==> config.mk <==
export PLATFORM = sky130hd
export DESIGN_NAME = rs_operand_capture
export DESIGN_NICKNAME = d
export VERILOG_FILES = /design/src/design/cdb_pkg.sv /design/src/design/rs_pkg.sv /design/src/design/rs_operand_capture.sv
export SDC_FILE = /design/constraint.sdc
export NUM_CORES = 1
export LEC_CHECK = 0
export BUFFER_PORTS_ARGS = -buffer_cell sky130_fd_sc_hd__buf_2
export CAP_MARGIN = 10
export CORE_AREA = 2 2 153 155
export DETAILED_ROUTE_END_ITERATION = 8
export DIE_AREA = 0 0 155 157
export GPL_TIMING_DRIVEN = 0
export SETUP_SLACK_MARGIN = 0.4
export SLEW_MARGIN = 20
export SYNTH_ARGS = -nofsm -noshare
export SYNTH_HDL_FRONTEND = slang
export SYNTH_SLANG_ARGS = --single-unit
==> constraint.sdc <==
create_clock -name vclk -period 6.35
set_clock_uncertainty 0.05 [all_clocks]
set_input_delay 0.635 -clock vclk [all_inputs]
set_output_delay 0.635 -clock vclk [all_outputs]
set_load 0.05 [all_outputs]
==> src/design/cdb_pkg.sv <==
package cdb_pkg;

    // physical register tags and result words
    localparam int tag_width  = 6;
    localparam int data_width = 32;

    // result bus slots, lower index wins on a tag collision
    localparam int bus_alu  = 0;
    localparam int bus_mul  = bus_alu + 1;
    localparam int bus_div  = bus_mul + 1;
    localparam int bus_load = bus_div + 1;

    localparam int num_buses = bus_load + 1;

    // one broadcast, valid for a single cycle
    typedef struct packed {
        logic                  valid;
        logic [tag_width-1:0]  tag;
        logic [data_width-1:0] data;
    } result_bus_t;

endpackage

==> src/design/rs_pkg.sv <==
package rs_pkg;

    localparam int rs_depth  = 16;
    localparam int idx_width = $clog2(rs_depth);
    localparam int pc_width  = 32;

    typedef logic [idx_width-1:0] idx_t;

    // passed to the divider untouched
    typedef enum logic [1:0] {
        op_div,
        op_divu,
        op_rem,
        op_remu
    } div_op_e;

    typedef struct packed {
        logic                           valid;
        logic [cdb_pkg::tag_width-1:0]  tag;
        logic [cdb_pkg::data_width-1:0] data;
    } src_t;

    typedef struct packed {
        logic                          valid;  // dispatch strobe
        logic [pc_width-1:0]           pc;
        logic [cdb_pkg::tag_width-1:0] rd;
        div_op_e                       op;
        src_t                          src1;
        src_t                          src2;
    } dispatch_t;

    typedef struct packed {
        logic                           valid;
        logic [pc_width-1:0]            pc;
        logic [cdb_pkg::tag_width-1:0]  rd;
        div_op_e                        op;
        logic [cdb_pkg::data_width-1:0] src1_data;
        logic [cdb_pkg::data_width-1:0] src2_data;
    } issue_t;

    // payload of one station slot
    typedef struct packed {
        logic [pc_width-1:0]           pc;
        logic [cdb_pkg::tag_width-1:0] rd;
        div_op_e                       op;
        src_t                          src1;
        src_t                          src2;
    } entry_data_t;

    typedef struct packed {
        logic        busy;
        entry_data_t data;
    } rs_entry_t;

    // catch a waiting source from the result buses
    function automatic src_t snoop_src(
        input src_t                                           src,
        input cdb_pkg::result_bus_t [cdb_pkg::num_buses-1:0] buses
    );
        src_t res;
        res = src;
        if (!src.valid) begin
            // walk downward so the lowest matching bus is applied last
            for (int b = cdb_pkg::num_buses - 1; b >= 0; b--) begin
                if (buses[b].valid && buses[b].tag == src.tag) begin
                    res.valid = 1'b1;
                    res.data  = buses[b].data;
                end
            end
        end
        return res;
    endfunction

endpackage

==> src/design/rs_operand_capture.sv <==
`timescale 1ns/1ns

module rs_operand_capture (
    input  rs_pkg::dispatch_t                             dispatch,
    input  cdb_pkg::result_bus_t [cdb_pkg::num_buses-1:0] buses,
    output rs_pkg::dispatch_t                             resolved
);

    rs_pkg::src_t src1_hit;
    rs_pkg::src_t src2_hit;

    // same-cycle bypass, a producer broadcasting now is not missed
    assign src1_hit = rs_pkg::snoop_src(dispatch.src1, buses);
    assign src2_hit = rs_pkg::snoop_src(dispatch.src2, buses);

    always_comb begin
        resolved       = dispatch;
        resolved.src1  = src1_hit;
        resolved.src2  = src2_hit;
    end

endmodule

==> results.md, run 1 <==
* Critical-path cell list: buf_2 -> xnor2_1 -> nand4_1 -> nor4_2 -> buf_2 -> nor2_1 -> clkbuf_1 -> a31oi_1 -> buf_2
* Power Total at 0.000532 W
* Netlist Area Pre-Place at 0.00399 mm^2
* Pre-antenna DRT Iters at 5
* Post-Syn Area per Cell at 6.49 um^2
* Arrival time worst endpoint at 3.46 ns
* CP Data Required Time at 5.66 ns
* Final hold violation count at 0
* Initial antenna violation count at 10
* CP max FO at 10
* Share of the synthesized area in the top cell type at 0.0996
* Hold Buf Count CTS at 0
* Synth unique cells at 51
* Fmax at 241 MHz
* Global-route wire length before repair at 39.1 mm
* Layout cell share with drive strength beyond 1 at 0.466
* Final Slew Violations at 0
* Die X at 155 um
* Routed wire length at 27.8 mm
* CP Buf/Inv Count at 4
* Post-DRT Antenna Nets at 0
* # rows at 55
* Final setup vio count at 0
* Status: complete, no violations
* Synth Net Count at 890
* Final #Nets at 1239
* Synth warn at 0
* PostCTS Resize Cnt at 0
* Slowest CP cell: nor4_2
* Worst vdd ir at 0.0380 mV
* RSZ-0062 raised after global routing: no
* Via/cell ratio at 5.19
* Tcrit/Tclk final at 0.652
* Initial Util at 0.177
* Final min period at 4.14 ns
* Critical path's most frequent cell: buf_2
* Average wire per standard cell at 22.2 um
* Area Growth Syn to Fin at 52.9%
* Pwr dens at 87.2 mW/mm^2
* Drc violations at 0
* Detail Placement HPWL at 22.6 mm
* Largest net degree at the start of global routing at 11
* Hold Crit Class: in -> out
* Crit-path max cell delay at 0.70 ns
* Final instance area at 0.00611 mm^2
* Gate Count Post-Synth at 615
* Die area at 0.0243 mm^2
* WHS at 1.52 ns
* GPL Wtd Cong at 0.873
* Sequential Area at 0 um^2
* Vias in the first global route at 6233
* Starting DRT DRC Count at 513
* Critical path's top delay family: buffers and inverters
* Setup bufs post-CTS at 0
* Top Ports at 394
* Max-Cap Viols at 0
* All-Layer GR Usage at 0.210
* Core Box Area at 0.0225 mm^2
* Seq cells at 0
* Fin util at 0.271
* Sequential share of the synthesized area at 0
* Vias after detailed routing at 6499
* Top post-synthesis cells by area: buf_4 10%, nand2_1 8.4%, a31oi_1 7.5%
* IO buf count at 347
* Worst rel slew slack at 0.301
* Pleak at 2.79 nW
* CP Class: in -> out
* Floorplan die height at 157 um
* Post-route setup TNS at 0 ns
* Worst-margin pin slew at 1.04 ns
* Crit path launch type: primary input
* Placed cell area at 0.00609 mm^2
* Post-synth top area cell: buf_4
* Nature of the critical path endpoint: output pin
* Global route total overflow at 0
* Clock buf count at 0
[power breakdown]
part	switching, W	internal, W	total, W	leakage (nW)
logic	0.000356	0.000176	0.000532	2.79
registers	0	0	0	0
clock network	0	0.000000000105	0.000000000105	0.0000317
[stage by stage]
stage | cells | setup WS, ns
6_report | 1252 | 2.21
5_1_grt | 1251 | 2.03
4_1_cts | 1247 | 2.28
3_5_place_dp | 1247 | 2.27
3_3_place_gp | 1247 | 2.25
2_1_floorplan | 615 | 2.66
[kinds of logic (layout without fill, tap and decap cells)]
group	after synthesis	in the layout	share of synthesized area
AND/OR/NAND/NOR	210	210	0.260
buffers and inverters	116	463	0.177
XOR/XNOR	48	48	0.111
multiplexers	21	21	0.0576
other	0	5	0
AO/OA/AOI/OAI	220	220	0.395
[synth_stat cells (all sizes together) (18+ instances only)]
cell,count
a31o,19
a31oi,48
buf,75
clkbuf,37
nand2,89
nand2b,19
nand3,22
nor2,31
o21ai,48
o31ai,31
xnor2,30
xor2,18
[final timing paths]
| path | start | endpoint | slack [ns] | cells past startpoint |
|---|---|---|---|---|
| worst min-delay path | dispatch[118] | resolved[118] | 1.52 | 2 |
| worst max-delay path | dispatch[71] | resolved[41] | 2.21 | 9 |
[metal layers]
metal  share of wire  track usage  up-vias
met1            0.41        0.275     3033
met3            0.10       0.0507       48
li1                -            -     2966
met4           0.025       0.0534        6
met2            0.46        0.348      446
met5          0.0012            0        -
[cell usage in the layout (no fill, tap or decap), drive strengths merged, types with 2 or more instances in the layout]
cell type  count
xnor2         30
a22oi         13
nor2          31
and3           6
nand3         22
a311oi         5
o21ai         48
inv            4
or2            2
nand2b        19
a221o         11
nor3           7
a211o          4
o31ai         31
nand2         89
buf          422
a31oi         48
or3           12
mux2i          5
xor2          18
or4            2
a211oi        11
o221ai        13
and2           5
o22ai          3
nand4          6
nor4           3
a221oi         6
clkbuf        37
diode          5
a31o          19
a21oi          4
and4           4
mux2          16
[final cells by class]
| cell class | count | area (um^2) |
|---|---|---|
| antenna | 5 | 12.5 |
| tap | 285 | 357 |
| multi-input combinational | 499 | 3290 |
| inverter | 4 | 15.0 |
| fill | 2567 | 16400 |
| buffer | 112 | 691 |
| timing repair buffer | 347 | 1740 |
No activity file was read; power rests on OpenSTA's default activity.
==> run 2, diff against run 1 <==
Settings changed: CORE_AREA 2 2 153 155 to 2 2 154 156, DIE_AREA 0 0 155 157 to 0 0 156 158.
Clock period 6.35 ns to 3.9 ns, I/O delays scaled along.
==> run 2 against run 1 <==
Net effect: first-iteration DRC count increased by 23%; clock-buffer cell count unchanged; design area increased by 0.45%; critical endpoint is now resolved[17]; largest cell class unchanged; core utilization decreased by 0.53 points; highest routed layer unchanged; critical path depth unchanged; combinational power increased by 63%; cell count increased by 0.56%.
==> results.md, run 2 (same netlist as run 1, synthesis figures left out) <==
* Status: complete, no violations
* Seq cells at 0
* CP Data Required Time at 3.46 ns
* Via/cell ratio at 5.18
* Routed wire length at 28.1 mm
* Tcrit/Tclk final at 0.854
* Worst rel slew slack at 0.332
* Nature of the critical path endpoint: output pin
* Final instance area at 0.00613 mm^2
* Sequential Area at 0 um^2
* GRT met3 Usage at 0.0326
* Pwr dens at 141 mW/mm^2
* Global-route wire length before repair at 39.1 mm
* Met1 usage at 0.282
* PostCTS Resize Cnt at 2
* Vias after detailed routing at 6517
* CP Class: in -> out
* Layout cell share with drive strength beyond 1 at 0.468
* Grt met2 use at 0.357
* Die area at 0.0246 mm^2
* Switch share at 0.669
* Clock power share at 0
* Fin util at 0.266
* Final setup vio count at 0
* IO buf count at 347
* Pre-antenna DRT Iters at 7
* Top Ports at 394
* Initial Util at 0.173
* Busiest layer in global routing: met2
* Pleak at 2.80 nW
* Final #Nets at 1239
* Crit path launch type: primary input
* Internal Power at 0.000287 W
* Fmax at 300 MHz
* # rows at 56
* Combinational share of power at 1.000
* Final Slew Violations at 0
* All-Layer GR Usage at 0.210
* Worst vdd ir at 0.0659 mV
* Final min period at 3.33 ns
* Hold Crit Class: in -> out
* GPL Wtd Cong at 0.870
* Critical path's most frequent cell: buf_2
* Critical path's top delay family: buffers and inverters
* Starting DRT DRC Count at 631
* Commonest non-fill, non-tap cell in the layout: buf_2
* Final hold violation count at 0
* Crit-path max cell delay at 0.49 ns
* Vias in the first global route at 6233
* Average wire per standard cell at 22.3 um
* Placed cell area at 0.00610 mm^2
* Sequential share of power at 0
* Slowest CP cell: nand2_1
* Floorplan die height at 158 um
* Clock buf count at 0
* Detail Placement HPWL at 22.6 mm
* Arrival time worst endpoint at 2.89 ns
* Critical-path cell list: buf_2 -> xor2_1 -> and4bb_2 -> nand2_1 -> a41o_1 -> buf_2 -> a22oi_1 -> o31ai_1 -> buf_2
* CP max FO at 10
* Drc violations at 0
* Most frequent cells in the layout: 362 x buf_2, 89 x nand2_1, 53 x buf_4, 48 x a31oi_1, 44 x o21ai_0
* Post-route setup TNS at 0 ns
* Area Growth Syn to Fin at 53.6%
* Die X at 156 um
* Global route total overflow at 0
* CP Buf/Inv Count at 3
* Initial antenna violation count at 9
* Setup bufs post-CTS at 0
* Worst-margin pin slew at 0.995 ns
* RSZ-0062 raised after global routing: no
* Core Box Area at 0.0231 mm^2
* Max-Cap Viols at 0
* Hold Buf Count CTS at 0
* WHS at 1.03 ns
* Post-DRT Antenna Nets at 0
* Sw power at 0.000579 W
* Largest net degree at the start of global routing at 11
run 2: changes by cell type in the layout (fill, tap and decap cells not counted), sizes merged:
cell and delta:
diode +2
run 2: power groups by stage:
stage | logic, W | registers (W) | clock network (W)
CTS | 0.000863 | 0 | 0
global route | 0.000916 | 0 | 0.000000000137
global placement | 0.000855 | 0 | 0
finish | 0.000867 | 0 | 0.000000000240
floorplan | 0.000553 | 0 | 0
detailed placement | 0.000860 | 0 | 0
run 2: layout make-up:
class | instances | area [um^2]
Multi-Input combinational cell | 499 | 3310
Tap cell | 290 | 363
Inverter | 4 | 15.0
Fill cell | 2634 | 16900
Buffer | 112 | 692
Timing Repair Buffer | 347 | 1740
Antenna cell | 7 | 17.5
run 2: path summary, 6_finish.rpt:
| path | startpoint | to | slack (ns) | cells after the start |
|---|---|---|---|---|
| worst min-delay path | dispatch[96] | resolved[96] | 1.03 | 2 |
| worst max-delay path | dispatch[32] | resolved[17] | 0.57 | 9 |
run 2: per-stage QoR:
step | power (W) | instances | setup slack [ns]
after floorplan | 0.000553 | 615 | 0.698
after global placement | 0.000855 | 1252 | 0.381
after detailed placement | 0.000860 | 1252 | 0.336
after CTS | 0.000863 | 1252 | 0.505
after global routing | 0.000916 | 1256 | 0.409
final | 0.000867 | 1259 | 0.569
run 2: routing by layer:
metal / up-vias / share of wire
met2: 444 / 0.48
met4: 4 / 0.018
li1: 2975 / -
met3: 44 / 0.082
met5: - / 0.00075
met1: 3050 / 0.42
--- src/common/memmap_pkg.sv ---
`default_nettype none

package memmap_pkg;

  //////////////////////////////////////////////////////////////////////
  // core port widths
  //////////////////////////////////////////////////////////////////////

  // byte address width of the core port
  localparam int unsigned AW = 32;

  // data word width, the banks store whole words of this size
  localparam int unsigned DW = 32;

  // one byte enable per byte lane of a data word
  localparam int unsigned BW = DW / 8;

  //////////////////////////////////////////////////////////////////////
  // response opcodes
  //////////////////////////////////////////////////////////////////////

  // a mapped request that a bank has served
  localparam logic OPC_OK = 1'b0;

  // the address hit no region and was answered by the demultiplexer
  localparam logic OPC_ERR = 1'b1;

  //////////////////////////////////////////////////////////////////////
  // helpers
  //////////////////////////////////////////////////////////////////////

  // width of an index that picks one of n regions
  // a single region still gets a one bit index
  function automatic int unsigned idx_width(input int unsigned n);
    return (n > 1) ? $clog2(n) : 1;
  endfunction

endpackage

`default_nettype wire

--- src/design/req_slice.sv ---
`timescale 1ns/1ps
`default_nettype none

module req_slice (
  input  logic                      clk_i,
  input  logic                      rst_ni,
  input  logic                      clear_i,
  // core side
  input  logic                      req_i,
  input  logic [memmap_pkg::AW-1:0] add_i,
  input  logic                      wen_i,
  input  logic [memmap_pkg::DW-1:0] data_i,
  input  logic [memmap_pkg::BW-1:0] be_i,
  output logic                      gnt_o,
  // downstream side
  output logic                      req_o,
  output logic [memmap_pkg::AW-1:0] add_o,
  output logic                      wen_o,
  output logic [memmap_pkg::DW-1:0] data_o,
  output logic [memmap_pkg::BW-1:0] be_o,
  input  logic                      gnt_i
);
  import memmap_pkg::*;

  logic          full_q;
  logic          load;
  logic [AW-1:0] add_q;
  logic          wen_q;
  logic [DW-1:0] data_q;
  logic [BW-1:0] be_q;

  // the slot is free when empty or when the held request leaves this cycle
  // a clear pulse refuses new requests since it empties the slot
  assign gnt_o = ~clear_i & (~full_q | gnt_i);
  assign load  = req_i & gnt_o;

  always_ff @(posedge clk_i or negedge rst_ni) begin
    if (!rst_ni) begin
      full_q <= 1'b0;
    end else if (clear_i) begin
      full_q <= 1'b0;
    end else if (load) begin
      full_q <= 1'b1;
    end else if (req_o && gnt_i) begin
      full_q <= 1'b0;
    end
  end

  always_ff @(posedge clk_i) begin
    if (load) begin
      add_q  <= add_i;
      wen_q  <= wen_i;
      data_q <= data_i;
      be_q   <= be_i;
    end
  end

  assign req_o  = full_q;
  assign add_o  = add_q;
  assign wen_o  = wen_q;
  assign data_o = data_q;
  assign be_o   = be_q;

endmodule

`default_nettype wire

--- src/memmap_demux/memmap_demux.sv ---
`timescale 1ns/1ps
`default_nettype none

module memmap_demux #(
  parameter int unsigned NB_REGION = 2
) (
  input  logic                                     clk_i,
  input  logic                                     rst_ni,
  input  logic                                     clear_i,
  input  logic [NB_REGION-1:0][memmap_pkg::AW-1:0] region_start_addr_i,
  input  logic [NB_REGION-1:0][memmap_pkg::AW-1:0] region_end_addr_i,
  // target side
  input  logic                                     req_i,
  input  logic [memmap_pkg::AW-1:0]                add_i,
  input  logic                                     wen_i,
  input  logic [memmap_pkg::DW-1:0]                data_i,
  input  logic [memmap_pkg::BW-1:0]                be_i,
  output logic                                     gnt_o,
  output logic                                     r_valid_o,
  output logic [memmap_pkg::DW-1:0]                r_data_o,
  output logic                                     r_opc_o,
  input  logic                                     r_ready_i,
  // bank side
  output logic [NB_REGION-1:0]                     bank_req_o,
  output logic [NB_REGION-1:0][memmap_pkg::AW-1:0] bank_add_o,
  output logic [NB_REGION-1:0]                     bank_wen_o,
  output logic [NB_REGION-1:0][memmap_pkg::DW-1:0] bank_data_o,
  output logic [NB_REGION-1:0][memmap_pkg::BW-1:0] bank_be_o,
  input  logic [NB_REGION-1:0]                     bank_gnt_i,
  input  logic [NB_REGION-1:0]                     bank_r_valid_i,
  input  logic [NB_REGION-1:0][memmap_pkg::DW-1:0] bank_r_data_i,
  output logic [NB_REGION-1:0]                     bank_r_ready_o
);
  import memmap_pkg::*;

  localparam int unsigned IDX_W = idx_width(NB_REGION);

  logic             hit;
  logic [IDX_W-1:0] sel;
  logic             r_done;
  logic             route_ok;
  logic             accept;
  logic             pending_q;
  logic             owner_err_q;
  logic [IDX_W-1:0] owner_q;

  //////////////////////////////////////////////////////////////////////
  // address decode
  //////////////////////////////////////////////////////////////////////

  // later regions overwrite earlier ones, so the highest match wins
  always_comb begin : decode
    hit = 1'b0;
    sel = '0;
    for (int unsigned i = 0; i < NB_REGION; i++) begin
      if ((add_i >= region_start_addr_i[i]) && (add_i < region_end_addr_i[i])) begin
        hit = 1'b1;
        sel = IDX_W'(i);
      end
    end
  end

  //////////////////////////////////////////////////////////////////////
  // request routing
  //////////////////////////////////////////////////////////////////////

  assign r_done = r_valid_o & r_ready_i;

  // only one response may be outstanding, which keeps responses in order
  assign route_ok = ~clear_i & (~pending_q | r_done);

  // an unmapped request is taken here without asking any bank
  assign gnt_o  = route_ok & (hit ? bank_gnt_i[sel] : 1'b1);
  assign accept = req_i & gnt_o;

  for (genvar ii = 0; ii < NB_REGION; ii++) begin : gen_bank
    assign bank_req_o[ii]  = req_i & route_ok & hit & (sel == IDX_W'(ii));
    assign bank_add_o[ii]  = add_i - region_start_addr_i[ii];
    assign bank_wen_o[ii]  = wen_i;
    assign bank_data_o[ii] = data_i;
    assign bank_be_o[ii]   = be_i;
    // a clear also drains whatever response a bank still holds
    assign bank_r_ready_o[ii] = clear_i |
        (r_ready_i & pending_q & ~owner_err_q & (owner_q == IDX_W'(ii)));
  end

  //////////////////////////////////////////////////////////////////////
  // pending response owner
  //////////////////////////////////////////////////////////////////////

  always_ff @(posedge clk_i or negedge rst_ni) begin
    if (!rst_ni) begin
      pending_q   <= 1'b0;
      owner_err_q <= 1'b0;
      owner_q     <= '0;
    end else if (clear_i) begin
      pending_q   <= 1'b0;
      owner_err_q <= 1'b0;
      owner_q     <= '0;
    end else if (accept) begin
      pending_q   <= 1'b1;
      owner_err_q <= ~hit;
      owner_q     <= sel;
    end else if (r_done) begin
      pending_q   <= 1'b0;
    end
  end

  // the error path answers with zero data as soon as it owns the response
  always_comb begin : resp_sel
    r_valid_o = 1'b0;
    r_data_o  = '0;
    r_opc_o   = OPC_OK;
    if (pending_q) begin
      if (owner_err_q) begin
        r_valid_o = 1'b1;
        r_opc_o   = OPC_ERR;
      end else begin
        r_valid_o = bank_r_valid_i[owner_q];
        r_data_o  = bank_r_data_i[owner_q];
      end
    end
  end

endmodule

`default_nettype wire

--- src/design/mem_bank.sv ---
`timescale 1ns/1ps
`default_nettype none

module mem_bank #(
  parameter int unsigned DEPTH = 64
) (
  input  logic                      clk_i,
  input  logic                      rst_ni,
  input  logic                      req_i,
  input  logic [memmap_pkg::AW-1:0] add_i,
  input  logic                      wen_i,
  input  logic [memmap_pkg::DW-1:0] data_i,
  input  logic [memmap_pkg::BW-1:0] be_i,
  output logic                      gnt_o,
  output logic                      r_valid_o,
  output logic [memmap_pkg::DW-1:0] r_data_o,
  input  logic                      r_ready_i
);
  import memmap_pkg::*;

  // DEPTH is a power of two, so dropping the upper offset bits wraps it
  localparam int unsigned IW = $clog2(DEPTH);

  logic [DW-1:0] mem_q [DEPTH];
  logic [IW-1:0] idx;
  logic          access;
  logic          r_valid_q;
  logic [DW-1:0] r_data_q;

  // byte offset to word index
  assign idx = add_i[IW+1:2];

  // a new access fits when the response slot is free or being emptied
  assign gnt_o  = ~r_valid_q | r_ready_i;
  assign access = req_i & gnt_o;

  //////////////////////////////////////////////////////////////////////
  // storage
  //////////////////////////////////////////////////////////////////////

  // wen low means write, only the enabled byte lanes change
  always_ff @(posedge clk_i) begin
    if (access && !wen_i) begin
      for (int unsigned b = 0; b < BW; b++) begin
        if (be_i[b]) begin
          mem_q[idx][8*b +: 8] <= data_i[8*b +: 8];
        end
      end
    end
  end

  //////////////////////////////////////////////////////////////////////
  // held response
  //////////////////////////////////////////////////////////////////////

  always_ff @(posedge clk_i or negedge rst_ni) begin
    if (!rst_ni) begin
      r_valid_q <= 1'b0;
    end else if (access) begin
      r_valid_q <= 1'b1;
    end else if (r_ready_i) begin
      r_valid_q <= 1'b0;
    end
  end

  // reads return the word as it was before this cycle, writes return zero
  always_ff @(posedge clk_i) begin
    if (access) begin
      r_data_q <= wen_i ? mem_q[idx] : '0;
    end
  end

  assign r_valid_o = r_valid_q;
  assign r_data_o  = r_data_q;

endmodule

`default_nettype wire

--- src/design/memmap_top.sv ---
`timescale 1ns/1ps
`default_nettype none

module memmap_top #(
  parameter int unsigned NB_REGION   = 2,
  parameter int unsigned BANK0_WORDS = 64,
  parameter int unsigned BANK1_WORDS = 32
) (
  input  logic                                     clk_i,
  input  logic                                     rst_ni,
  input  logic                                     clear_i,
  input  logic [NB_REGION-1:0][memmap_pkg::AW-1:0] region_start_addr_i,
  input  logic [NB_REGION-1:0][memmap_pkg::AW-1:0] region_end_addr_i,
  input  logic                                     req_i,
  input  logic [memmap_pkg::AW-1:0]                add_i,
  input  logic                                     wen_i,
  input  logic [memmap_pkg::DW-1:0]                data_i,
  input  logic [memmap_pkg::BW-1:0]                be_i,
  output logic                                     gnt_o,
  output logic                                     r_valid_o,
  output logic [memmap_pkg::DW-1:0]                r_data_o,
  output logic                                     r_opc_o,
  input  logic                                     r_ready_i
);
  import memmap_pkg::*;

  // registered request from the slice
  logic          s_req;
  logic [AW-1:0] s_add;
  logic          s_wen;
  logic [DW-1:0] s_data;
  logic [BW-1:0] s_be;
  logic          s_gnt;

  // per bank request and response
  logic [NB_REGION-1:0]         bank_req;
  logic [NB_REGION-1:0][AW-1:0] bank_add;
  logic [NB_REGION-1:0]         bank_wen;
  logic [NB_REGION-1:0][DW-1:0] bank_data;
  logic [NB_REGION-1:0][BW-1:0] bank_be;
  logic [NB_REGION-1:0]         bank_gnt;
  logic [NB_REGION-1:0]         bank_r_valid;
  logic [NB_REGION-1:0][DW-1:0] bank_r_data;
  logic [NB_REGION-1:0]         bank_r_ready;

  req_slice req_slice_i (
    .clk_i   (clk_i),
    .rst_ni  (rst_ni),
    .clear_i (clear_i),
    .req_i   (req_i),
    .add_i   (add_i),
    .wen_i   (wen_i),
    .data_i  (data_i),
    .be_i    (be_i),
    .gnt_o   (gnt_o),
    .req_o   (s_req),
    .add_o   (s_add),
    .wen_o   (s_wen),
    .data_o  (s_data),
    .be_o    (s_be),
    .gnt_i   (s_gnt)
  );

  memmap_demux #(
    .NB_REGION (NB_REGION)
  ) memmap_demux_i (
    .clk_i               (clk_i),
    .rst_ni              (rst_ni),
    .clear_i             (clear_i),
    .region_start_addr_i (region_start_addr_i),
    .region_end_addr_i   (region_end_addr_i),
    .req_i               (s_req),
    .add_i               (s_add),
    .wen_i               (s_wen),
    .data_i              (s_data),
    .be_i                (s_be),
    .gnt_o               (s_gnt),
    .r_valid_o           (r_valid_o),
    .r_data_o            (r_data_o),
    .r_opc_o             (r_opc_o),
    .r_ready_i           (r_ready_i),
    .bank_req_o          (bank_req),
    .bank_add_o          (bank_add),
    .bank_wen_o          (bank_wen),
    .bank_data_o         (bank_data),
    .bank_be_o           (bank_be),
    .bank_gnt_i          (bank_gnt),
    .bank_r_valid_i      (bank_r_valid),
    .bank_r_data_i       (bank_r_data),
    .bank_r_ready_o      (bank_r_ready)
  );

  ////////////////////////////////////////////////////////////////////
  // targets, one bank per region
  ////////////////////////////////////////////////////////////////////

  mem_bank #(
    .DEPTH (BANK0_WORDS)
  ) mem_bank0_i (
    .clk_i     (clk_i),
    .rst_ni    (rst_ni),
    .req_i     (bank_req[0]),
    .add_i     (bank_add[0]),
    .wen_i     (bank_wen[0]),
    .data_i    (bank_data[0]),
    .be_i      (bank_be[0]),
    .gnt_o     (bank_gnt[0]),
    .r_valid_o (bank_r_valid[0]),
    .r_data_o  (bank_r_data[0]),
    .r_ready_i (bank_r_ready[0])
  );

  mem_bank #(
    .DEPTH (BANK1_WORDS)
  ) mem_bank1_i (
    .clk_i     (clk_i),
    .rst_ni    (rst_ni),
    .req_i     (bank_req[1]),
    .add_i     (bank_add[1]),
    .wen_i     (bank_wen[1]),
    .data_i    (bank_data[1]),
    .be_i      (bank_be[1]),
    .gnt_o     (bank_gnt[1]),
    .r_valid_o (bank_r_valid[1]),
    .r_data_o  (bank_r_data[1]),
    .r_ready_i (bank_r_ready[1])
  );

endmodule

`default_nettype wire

- WHAT TO WORK ON -
Select all lines in the listing above where the word "only" appears, and show them.

- SOLUTION TO THIS PROBLEM -
[synth_stat cells (all sizes together) (18+ instances only)]
  // only one response may be outstanding, which keeps responses in order
  // wen low means write, only the enabled byte lanes change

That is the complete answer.